`src/rtl/falafel_pkg.sv`:
```
`default_nettype none
// ============================================================================
// Module      : falafel_pkg
// Description : Shared types and sizing constants for the falafel allocator
//               datapath (allocation request entry, word type, FIFO depth).
// Revision    : 1.0 - initial release
// ============================================================================
package falafel_pkg;

  localparam int DATA_W           = 32;
  localparam int MSG_ID_SIZE      = 4;
  // Depth of the arbiter -> allocator request FIFO, shared with the arbiter.
  localparam int ALLOC_FIFO_DEPTH = 8;

  typedef logic [DATA_W-1:0] word_t;

  typedef struct packed {
    word_t                  size;
    logic [MSG_ID_SIZE-1:0] id;
  } alloc_entry_t;

endpackage : falafel_pkg
`default_nettype wire

```
`src/rtl/falafel_fifo_ctrl.sv`:
```
`default_nettype none
// ============================================================================
// Module      : falafel_fifo_ctrl
// Description : Pointer/occupancy controller for a power-of-two FIFO. Holds
//               read/write pointers and the count register and decodes the
//               full, empty and almost-full flags from the registered count.
// Revision    : 1.0 - initial release
// ============================================================================
module falafel_fifo_ctrl #(
  parameter int DEPTH        = 8,
  parameter int AFULL_THRESH = DEPTH - 2
) (
  input  logic                       clk_i,
  input  logic                       rst_i,
  input  logic                       clear_i,
  input  logic                       write_i,
  input  logic                       read_i,
  output logic                       push_o,
  output logic [$clog2(DEPTH)-1:0]   wptr_o,
  output logic [$clog2(DEPTH)-1:0]   rptr_o,
  output logic [$clog2(DEPTH):0]     count_o,
  output logic                       full_o,
  output logic                       empty_o,
  output logic                       almost_full_o
);

  localparam int PTR_W = $clog2(DEPTH);
  localparam int CNT_W = PTR_W + 1;

  logic [PTR_W-1:0] wptr_q, wptr_d;
  logic [PTR_W-1:0] rptr_q, rptr_d;
  logic [CNT_W-1:0] count_q, count_d;
  logic             pop;

  // Flags come only from the count register, never from the request inputs.
  assign full_o        = (count_q == CNT_W'(DEPTH));
  assign empty_o       = (count_q == '0);
  assign almost_full_o = (count_q >= CNT_W'(AFULL_THRESH));

  // A flush swallows any push or pop presented in the same cycle.
  assign push_o = write_i & ~full_o & ~clear_i;
  assign pop    = read_i & ~empty_o & ~clear_i;

  assign wptr_o  = wptr_q;
  assign rptr_o  = rptr_q;
  assign count_o = count_q;

  // Next-state for pointers and count; DEPTH is a power of two so the
  // pointers wrap naturally.
  always_comb begin
    wptr_d  = wptr_q;
    rptr_d  = rptr_q;
    count_d = count_q;
    if (clear_i) begin
      wptr_d  = '0;
      rptr_d  = '0;
      count_d = '0;
    end else begin
      if (push_o) wptr_d = wptr_q + PTR_W'(1);
      if (pop)    rptr_d = rptr_q + PTR_W'(1);
      if (push_o && !pop)      count_d = count_q + CNT_W'(1);
      else if (pop && !push_o) count_d = count_q - CNT_W'(1);
    end
  end

  // Pointer and count registers.
  always_ff @(posedge clk_i or posedge rst_i) begin
    if (rst_i) begin
      wptr_q  <= '0;
      rptr_q  <= '0;
      count_q <= '0;
    end else begin
      wptr_q  <= wptr_d;
      rptr_q  <= rptr_d;
      count_q <= count_d;
    end
  end

endmodule : falafel_fifo_ctrl
`default_nettype wire

```
`src/rtl/falafel_alloc_req_fifo.sv`:
```
`default_nettype none
// ============================================================================
// Module      : falafel_alloc_req_fifo
// Description : First-word-fall-through FIFO carrying allocation requests
//               from the input arbiter to the allocator core, with occupancy,
//               almost-full and sticky overflow visibility.
// Revision    : 1.0 - initial release
// ============================================================================
module falafel_alloc_req_fifo
  import falafel_pkg::*;
#(
  parameter int DEPTH        = ALLOC_FIFO_DEPTH,
  parameter int AFULL_THRESH = DEPTH - 2
) (
  input  logic                    clk_i,
  input  logic                    rst_i,
  input  logic                    clear_i,
  input  logic                    fifo_write_i,
  input  word_t                   fifo_din_size_i,
  input  logic [MSG_ID_SIZE-1:0]  fifo_din_id_i,
  output logic                    fifo_full_o,
  output logic                    almost_full_o,
  output logic                    req_val_o,
  input  logic                    req_rdy_i,
  output word_t                   req_size_o,
  output logic [MSG_ID_SIZE-1:0]  req_id_o,
  output logic [$clog2(DEPTH):0]  count_o,
  output logic                    overflow_o
);

  localparam int PTR_W = $clog2(DEPTH);

  alloc_entry_t     mem_q [DEPTH];
  alloc_entry_t     head;
  logic             push;
  logic             empty;
  logic [PTR_W-1:0] wptr;
  logic [PTR_W-1:0] rptr;
  logic             overflow_q, overflow_d;

  falafel_fifo_ctrl #(
    .DEPTH        (DEPTH),
    .AFULL_THRESH (AFULL_THRESH)
  ) u_ctrl (
    .clk_i         (clk_i),
    .rst_i         (rst_i),
    .clear_i       (clear_i),
    .write_i       (fifo_write_i),
    .read_i        (req_rdy_i),
    .push_o        (push),
    .wptr_o        (wptr),
    .rptr_o        (rptr),
    .count_o       (count_o),
    .full_o        (fifo_full_o),
    .empty_o       (empty),
    .almost_full_o (almost_full_o)
  );

  // Storage array; contents are don't-care after reset, so no reset branch.
  always_ff @(posedge clk_i) begin
    if (push) begin
      mem_q[wptr] <= '{size: fifo_din_size_i, id: fifo_din_id_i};
    end
  end

  // Sticky overflow: a write that meets a full FIFO is dropped and recorded.
  always_comb begin
    overflow_d = overflow_q;
    if (clear_i)                         overflow_d = 1'b0;
    else if (fifo_write_i && fifo_full_o) overflow_d = 1'b1;
  end

  // Overflow flag register.
  always_ff @(posedge clk_i or posedge rst_i) begin
    if (rst_i) overflow_q <= 1'b0;
    else       overflow_q <= overflow_d;
  end

  // Head entry falls through from registered state; zeroed when not valid so
  // stale storage never leaks onto the stream.
  assign head       = mem_q[rptr];
  assign req_val_o  = ~empty;
  assign req_size_o = req_val_o ? head.size : '0;
  assign req_id_o   = req_val_o ? head.id   : '0;
  assign overflow_o = overflow_q;

endmodule : falafel_alloc_req_fifo
`default_nettype wire

```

_ _ _

After reading the listing, write out every line of it exactly.

__Answer to this exercise__.
`src/rtl/falafel_pkg.sv`:
```
`default_nettype none
// ============================================================================
// Module      : falafel_pkg
// Description : Shared types and sizing constants for the falafel allocator
//               datapath (allocation request entry, word type, FIFO depth).
// Revision    : 1.0 - initial release
// ============================================================================
package falafel_pkg;

  localparam int DATA_W           = 32;
  localparam int MSG_ID_SIZE      = 4;
  // Depth of the arbiter -> allocator request FIFO, shared with the arbiter.
  localparam int ALLOC_FIFO_DEPTH = 8;

  typedef logic [DATA_W-1:0] word_t;

  typedef struct packed {
    word_t                  size;
    logic [MSG_ID_SIZE-1:0] id;
  } alloc_entry_t;

endpackage : falafel_pkg
`default_nettype wire

```
`src/rtl/falafel_fifo_ctrl.sv`:
```
`default_nettype none
// ============================================================================
// Module      : falafel_fifo_ctrl
// Description : Pointer/occupancy controller for a power-of-two FIFO. Holds
//               read/write pointers and the count register and decodes the
//               full, empty and almost-full flags from the registered count.
// Revision    : 1.0 - initial release
// ============================================================================
module falafel_fifo_ctrl #(
  parameter int DEPTH        = 8,
  parameter int AFULL_THRESH = DEPTH - 2
) (
  input  logic                       clk_i,
  input  logic                       rst_i,
  input  logic                       clear_i,
  input  logic                       write_i,
  input  logic                       read_i,
  output logic                       push_o,
  output logic [$clog2(DEPTH)-1:0]   wptr_o,
  output logic [$clog2(DEPTH)-1:0]   rptr_o,
  output logic [$clog2(DEPTH):0]     count_o,
  output logic                       full_o,
  output logic                       empty_o,
  output logic                       almost_full_o
);

  localparam int PTR_W = $clog2(DEPTH);
  localparam int CNT_W = PTR_W + 1;

  logic [PTR_W-1:0] wptr_q, wptr_d;
  logic [PTR_W-1:0] rptr_q, rptr_d;
  logic [CNT_W-1:0] count_q, count_d;
  logic             pop;

  // Flags come only from the count register, never from the request inputs.
  assign full_o        = (count_q == CNT_W'(DEPTH));
  assign empty_o       = (count_q == '0);
  assign almost_full_o = (count_q >= CNT_W'(AFULL_THRESH));

  // A flush swallows any push or pop presented in the same cycle.
  assign push_o = write_i & ~full_o & ~clear_i;
  assign pop    = read_i & ~empty_o & ~clear_i;

  assign wptr_o  = wptr_q;
  assign rptr_o  = rptr_q;
  assign count_o = count_q;

  // Next-state for pointers and count; DEPTH is a power of two so the
  // pointers wrap naturally.
  always_comb begin
    wptr_d  = wptr_q;
    rptr_d  = rptr_q;
    count_d = count_q;
    if (clear_i) begin
      wptr_d  = '0;
      rptr_d  = '0;
      count_d = '0;
    end else begin
      if (push_o) wptr_d = wptr_q + PTR_W'(1);
      if (pop)    rptr_d = rptr_q + PTR_W'(1);
      if (push_o && !pop)      count_d = count_q + CNT_W'(1);
      else if (pop && !push_o) count_d = count_q - CNT_W'(1);
    end
  end

  // Pointer and count registers.
  always_ff @(posedge clk_i or posedge rst_i) begin
    if (rst_i) begin
      wptr_q  <= '0;
      rptr_q  <= '0;
      count_q <= '0;
    end else begin
      wptr_q  <= wptr_d;
      rptr_q  <= rptr_d;
      count_q <= count_d;
    end
  end

endmodule : falafel_fifo_ctrl
`default_nettype wire

```
`src/rtl/falafel_alloc_req_fifo.sv`:
```
`default_nettype none
// ============================================================================
// Module      : falafel_alloc_req_fifo
// Description : First-word-fall-through FIFO carrying allocation requests
//               from the input arbiter to the allocator core, with occupancy,
//               almost-full and sticky overflow visibility.
// Revision    : 1.0 - initial release
// ============================================================================
module falafel_alloc_req_fifo
  import falafel_pkg::*;
#(
  parameter int DEPTH        = ALLOC_FIFO_DEPTH,
  parameter int AFULL_THRESH = DEPTH - 2
) (
  input  logic                    clk_i,
  input  logic                    rst_i,
  input  logic                    clear_i,
  input  logic                    fifo_write_i,
  input  word_t                   fifo_din_size_i,
  input  logic [MSG_ID_SIZE-1:0]  fifo_din_id_i,
  output logic                    fifo_full_o,
  output logic                    almost_full_o,
  output logic                    req_val_o,
  input  logic                    req_rdy_i,
  output word_t                   req_size_o,
  output logic [MSG_ID_SIZE-1:0]  req_id_o,
  output logic [$clog2(DEPTH):0]  count_o,
  output logic                    overflow_o
);

  localparam int PTR_W = $clog2(DEPTH);

  alloc_entry_t     mem_q [DEPTH];
  alloc_entry_t     head;
  logic             push;
  logic             empty;
  logic [PTR_W-1:0] wptr;
  logic [PTR_W-1:0] rptr;
  logic             overflow_q, overflow_d;

  falafel_fifo_ctrl #(
    .DEPTH        (DEPTH),
    .AFULL_THRESH (AFULL_THRESH)
  ) u_ctrl (
    .clk_i         (clk_i),
    .rst_i         (rst_i),
    .clear_i       (clear_i),
    .write_i       (fifo_write_i),
    .read_i        (req_rdy_i),
    .push_o        (push),
    .wptr_o        (wptr),
    .rptr_o        (rptr),
    .count_o       (count_o),
    .full_o        (fifo_full_o),
    .empty_o       (empty),
    .almost_full_o (almost_full_o)
  );

  // Storage array; contents are don't-care after reset, so no reset branch.
  always_ff @(posedge clk_i) begin
    if (push) begin
      mem_q[wptr] <= '{size: fifo_din_size_i, id: fifo_din_id_i};
    end
  end

  // Sticky overflow: a write that meets a full FIFO is dropped and recorded.
  always_comb begin
    overflow_d = overflow_q;
    if (clear_i)                         overflow_d = 1'b0;
    else if (fifo_write_i && fifo_full_o) overflow_d = 1'b1;
  end

  // Overflow flag register.
  always_ff @(posedge clk_i or posedge rst_i) begin
    if (rst_i) overflow_q <= 1'b0;
    else       overflow_q <= overflow_d;
  end

  // Head entry falls through from registered state; zeroed when not valid so
  // stale storage never leaks onto the stream.
  assign head       = mem_q[rptr];
  assign req_val_o  = ~empty;
  assign req_size_o = req_val_o ? head.size : '0;
  assign req_id_o   = req_val_o ? head.id   : '0;
  assign overflow_o = overflow_q;

endmodule : falafel_alloc_req_fifo
`default_nettype wire

```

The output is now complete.